I'm terrible at math, and would rather not whip out my cellphone to calculate a tip at a fine dining establishment.

Can someone give me guidelines of calculating an appropriate tip based on the amount of tax I see on the bill?

  1. MikeG Feb 21, 2010 02:42 PM

    For the record, NYC sales tax is now 8.875%, not 8.375%. Many people, myself included, consider doubling it a perfectly reasonable if perhaps not "generous" tip.

    3 Replies
    1. re: MikeG
      m
      mr_seabass Feb 22, 2010 10:06 AM

      MikeG, I'm with you.

      1. re: mr_seabass
        kelea Feb 22, 2010 10:37 AM

        Yeah..I'm pretty much double tip rounded up.

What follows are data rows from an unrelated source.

### src/rtl/mandelbrot_lane_scheduler.sv
// mandelbrot_lane_scheduler: hands raster-order pixel coordinates to NUM_LANES independent
// point-generator lanes, collects their out-of-order results in a reorder buffer and streams
// them out strictly in raster order over valid/ready.
// Optional build macro: MANDEL_FRAME_PERF_EN adds frame_cycles/stall_cycles counters.
module mandelbrot_lane_scheduler #(
  parameter int unsigned NUM_LANES = 4,
  parameter int unsigned ITER_W    = 32,
  parameter int unsigned ROB_DEPTH = 16,
  parameter int unsigned COORD_W   = 11
) (
  input  logic                         CLK,
  input  logic                         reset,
  input  logic                         start,
  input  logic                         abort,
  input  logic [COORD_W-1:0]           x_size,
  input  logic [COORD_W-1:0]           y_size,
  output logic [NUM_LANES-1:0]         lane_go,
  output logic [NUM_LANES*COORD_W-1:0] lane_x,
  output logic [NUM_LANES*COORD_W-1:0] lane_y,
  input  logic [NUM_LANES-1:0]         lane_done,
  input  logic [NUM_LANES*ITER_W-1:0]  lane_iter,
  output logic                         out_valid,
  input  logic                         out_ready,
  output logic [ITER_W-1:0]            out_data,
  output logic                         out_last,
  output logic                         busy,
`ifdef MANDEL_FRAME_PERF_EN
  output logic [31:0]                  frame_cycles,
  output logic [31:0]                  stall_cycles,
`endif
  output logic                         frame_done
);

  localparam int unsigned IdxW  = 2 * COORD_W;
  localparam int unsigned TagW  = (ROB_DEPTH > 1) ? $clog2(ROB_DEPTH) : 1;
  localparam int unsigned LaneW = (NUM_LANES > 1) ? $clog2(NUM_LANES) : 1;

  typedef enum logic [1:0] {StIdle, StIssue, StDrain, StAbort} state_e;

  state_e              state_q, state_d;
  logic [COORD_W-1:0]  x_size_q, x_size_d;
  logic [IdxW-1:0]     total_q, total_d;
  logic [IdxW-1:0]     issue_idx_q, issue_idx_d;
  logic [IdxW-1:0]     out_idx_q, out_idx_d;
  logic [COORD_W-1:0]  x_q, x_d, y_q, y_d;
  logic                frame_done_q, frame_done_d;
  logic [ROB_DEPTH-1:0] rob_valid_q, rob_valid_d;
  logic                rob_clear;

  logic [NUM_LANES-1:0] lane_busy_q;
  logic [NUM_LANES-1:0] lane_go_q;
  logic [COORD_W-1:0]   lane_x_q   [NUM_LANES];
  logic [COORD_W-1:0]   lane_y_q   [NUM_LANES];
  logic [TagW-1:0]      lane_tag_q [NUM_LANES];
  logic [ITER_W-1:0]    rob_data_q [ROB_DEPTH];

  logic [NUM_LANES-1:0] lane_avail;
  logic [LaneW-1:0]     issue_lane;
  logic                 lane_free_any;
  logic [IdxW-1:0]      occupancy;
  logic                 rob_full;
  logic                 issue_en;
  logic [TagW-1:0]      issue_tag;
  logic [TagW-1:0]      out_tag;
  logic                 out_active;
  logic                 rob_wr_en;
  logic                 handshake;
  logic                 x_last;

  // A lane finishing this cycle can be handed a new pixel in the same decision.
  assign lane_avail = ~lane_busy_q | lane_done;
  // Full-width subtraction so the occupancy compare survives index wrap.
  assign occupancy  = issue_idx_q - out_idx_q;
  assign rob_full   = occupancy >= IdxW'(ROB_DEPTH);
  assign issue_en   = (state_q == StIssue) && !abort && (issue_idx_q != total_q) &&
                      !rob_full && lane_free_any;
  assign issue_tag  = TagW'(issue_idx_q & IdxW'(ROB_DEPTH - 1));
  assign out_tag    = TagW'(out_idx_q & IdxW'(ROB_DEPTH - 1));
  assign out_active = (state_q == StIssue) || (state_q == StDrain);
  assign rob_wr_en  = out_active;
  assign x_last     = (x_q == x_size_q - COORD_W'(1));

  assign out_valid  = out_active && rob_valid_q[out_tag];
  assign out_data   = out_valid ? rob_data_q[out_tag] : '0;
  assign out_last   = out_active && (out_idx_q == total_q - IdxW'(1));
  assign handshake  = out_valid && out_ready;
  assign busy       = (state_q != StIdle);
  assign frame_done = frame_done_q;
  assign lane_go    = lane_go_q;

  for (genvar g = 0; g < int'(NUM_LANES); g++) begin : g_lane_out
    assign lane_x[g*COORD_W +: COORD_W] = lane_x_q[g];
    assign lane_y[g*COORD_W +: COORD_W] = lane_y_q[g];
  end

  // Pick the lowest-numbered lane that is free (or freeing) this cycle.
  always_comb begin
    issue_lane    = '0;
    lane_free_any = 1'b0;
    for (int i = int'(NUM_LANES) - 1; i >= 0; i--) begin
      if (lane_avail[i]) begin
        issue_lane    = LaneW'(i);
        lane_free_any = 1'b1;
      end
    end
  end

  // Frame FSM plus issue/output index bookkeeping.
  always_comb begin
    state_d      = state_q;
    x_size_d     = x_size_q;
    total_d      = total_q;
    issue_idx_d  = issue_idx_q;
    out_idx_d    = out_idx_q;
    x_d          = x_q;
    y_d          = y_q;
    frame_done_d = 1'b0;
    rob_clear    = 1'b0;
    unique case (state_q)
      StIdle: begin
        if (start) begin
          if (x_size == '0 || y_size == '0) begin
            frame_done_d = 1'b1;
          end else begin
            state_d     = StIssue;
            x_size_d    = x_size;
            total_d     = IdxW'(x_size) * IdxW'(y_size);
            issue_idx_d = '0;
            out_idx_d   = '0;
            x_d         = '0;
            y_d         = '0;
          end
        end
      end
      StIssue: begin
        if (abort)                         state_d = StAbort;
        else if (issue_idx_q == total_q)   state_d = StDrain;
      end
      StDrain: begin
        if (abort) begin
          state_d = StAbort;
        end else if (out_idx_q == total_q) begin
          state_d      = StIdle;
          frame_done_d = 1'b1;
        end
      end
      StAbort: begin
        // Results of in-flight lanes are dropped; leave only once every lane is idle.
        if (lane_busy_q == '0) begin
          state_d     = StIdle;
          rob_clear   = 1'b1;
          issue_idx_d = '0;
          out_idx_d   = '0;
          total_d     = '0;
        end
      end
      default: state_d = StIdle;
    endcase
    if (issue_en) begin
      issue_idx_d = issue_idx_q + IdxW'(1);
      if (x_last) begin
        x_d = '0;
        y_d = y_q + COORD_W'(1);
      end else begin
        x_d = x_q + COORD_W'(1);
      end
    end
    if (handshake) out_idx_d = out_idx_q + IdxW'(1);
  end

  // ROB valid bits: drain clears the head, lane completions set their tags.
  always_comb begin
    rob_valid_d = rob_valid_q;
    if (handshake) rob_valid_d[out_tag] = 1'b0;
    for (int i = 0; i < int'(NUM_LANES); i++) begin
      if (rob_wr_en && lane_done[i] && lane_busy_q[i]) rob_valid_d[lane_tag_q[i]] = 1'b1;
    end
    if (rob_clear) rob_valid_d = '0;
  end

  // Control state registers.
  always_ff @(posedge CLK or posedge reset) begin
    if (reset) begin
      state_q      <= StIdle;
      x_size_q     <= '0;
      total_q      <= '0;
      issue_idx_q  <= '0;
      out_idx_q    <= '0;
      x_q          <= '0;
      y_q          <= '0;
      frame_done_q <= 1'b0;
      rob_valid_q  <= '0;
    end else begin
      state_q      <= state_d;
      x_size_q     <= x_size_d;
      total_q      <= total_d;
      issue_idx_q  <= issue_idx_d;
      out_idx_q    <= out_idx_d;
      x_q          <= x_d;
      y_q          <= y_d;
      frame_done_q <= frame_done_d;
      rob_valid_q  <= rob_valid_d;
    end
  end

  // Per-lane issue registers and ROB data capture.
  always_ff @(posedge CLK or posedge reset) begin
    if (reset) begin
      lane_busy_q <= '0;
      lane_go_q   <= '0;
      for (int i = 0; i < int'(NUM_LANES); i++) begin
        lane_x_q[i]   <= '0;
        lane_y_q[i]   <= '0;
        lane_tag_q[i] <= '0;
      end
      for (int e = 0; e < int'(ROB_DEPTH); e++) rob_data_q[e] <= '0;
    end else begin
      lane_go_q <= '0;
      for (int i = 0; i < int'(NUM_LANES); i++) begin
        if (lane_done[i]) lane_busy_q[i] <= 1'b0;
        if (rob_wr_en && lane_done[i] && lane_busy_q[i]) begin
          rob_data_q[lane_tag_q[i]] <= lane_iter[i*ITER_W +: ITER_W];
        end
      end
      if (issue_en) begin
        lane_go_q[issue_lane]   <= 1'b1;
        lane_busy_q[issue_lane] <= 1'b1;
        lane_x_q[issue_lane]    <= x_q;
        lane_y_q[issue_lane]    <= y_q;
        lane_tag_q[issue_lane]  <= issue_tag;
      end
    end
  end

`ifdef MANDEL_FRAME_PERF_EN
  logic        stall;
  logic [31:0] run_cycles_q, run_stalls_q, frame_cycles_q, stall_cycles_q;

  assign stall        = (state_q == StIssue) && !abort && (issue_idx_q != total_q) && rob_full;
  assign frame_cycles = frame_cycles_q;
  assign stall_cycles = stall_cycles_q;

  // Running per-frame counters, published only when a frame completes.
  always_ff @(posedge CLK or posedge reset) begin
    if (reset) begin
      run_cycles_q   <= '0;
      run_stalls_q   <= '0;
      frame_cycles_q <= '0;
      stall_cycles_q <= '0;
    end else begin
      if (state_q == StIdle && start) begin
        run_cycles_q <= 32'd1;
        run_stalls_q <= '0;
      end else begin
        if (busy && run_cycles_q != '1) run_cycles_q <= run_cycles_q + 32'd1;
        if (stall && run_stalls_q != '1) run_stalls_q <= run_stalls_q + 32'd1;
      end
      if (frame_done_d) begin
        frame_cycles_q <= (state_q == StIdle) ? 32'd1 : run_cycles_q;
        stall_cycles_q <= (state_q == StIdle) ? 32'd0 : run_stalls_q;
      end
    end
  end
`endif

endmodule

On occasions where the wait staff was exceptional or if we were a big group then i'm at 20%

        1. re: kelea
          StrawbrryF Feb 23, 2010 06:10 PM

          I agree. I don't think 20% is standard now. Only for really good service and unfortunately, that's the exception, not the rule.

    2. s
      small h Feb 21, 2010 02:09 PM

      Yes, you could double the tax, which is 8.375%. But you'd be tipping a little less than the standard 20%. To tip 20% on a bill of $23.00, move the decimal point one space left and multiply by two, for a tip of $4.60. I think that's as easy (if not easier) than doubling the tax. I'm not so hot at math myself, but this, I can handle.

      1 Reply
      1. re: small h
        s
        stah00 Feb 21, 2010 02:32 PM

        duh! sorry, don't know why that didn't occur to me earlier. *blush* thank you all

      2. r
        rrems Feb 21, 2010 02:09 PM

        If you round the tax up to the next dollar and then double it, you will be at about 20%, which has become pretty much customary these days, assuming the service was good.

        1. d
          duck833 Feb 21, 2010 02:07 PM

          Can't you figure 10% of the bill in your head? Then just double it?

          Simple matter of moving the decimal point and then times 2.